August David Krohn (1803–1891) was a Saint Petersburg born zoologist of German origin.  He was the son of Abraham Krohn, the founder of Russia's first brewery, who had left the island of Rügen to serve in the court of Catherine the Great.  He was the uncle of the fennoman folklorist Julius Krohn.  According to legend, Krohn is said to have left for Central Europe after losing to his younger brother Leopold the competition for the hand of a Vyborg mansion owner's 15-year-old daughter.  He remained unmarried until his death at the age of 88.

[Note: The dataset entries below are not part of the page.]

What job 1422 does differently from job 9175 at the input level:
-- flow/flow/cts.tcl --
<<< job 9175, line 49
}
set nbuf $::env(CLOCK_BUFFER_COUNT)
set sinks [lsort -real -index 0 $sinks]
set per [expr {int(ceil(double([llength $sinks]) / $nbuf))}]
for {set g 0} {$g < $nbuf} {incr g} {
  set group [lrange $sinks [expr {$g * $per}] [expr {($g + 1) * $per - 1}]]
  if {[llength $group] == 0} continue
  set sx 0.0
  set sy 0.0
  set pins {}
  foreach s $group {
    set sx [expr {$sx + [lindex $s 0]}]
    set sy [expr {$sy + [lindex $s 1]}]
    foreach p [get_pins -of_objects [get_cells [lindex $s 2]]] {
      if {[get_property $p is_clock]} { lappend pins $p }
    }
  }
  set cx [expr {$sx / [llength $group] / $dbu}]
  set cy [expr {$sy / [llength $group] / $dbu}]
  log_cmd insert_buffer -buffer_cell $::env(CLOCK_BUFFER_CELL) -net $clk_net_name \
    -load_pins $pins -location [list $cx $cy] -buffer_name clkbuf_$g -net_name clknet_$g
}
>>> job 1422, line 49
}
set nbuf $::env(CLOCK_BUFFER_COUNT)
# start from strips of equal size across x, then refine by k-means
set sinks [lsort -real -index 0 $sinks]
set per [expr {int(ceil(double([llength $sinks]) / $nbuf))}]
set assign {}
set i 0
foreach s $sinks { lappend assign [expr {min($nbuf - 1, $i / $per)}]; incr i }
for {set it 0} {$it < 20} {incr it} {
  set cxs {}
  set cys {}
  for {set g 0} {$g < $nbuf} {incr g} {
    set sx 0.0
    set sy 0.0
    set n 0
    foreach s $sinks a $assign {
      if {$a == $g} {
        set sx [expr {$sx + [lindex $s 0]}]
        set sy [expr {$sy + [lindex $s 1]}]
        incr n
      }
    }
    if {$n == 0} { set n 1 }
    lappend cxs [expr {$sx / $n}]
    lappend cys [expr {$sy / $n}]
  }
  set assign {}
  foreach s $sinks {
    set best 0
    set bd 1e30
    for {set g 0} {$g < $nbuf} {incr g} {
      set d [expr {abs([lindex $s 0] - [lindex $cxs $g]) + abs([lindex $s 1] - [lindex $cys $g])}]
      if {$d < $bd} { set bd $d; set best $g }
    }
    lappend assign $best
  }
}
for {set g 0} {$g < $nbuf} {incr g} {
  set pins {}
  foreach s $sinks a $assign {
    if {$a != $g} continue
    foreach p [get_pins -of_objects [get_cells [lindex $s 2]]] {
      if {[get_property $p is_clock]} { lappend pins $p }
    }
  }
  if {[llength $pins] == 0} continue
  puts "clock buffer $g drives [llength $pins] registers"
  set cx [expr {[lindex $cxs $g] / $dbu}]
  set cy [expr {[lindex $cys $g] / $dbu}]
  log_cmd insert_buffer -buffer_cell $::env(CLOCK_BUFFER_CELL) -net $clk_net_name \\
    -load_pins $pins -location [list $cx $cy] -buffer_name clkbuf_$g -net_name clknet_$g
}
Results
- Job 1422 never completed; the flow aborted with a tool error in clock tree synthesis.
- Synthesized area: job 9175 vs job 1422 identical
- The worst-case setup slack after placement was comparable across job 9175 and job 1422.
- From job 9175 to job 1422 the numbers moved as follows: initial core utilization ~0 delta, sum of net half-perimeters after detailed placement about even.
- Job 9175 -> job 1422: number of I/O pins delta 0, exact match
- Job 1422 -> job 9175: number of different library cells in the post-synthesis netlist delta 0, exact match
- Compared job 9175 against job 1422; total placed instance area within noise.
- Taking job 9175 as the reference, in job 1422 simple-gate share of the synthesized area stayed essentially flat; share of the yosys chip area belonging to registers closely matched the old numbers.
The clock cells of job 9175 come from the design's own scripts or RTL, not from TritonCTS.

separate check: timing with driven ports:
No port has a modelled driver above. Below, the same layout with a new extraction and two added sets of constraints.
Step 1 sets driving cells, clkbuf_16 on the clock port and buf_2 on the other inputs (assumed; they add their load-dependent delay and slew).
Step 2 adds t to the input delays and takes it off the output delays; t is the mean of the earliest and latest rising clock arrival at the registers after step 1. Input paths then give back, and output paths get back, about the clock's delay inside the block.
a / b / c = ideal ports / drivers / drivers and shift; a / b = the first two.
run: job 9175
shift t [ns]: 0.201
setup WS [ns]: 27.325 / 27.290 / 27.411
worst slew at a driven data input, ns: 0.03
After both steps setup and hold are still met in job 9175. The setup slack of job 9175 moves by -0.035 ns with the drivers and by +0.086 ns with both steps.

Krohn worked at the University of Bonn on zoology, anatomy and embryology.  He was a pioneer in marine biology and published essential works on Chaetognatha (Arrow Worms) in 1844 & 1853.  He was in correspondence with Charles Darwin and is said to have pointed out errors in Darwin's work in his thesis. 
The genus and species identified by him are marked with the author abbreviation Krohn.  He was the first to classify the phylum Rhombozoa of the kingdom Animalia.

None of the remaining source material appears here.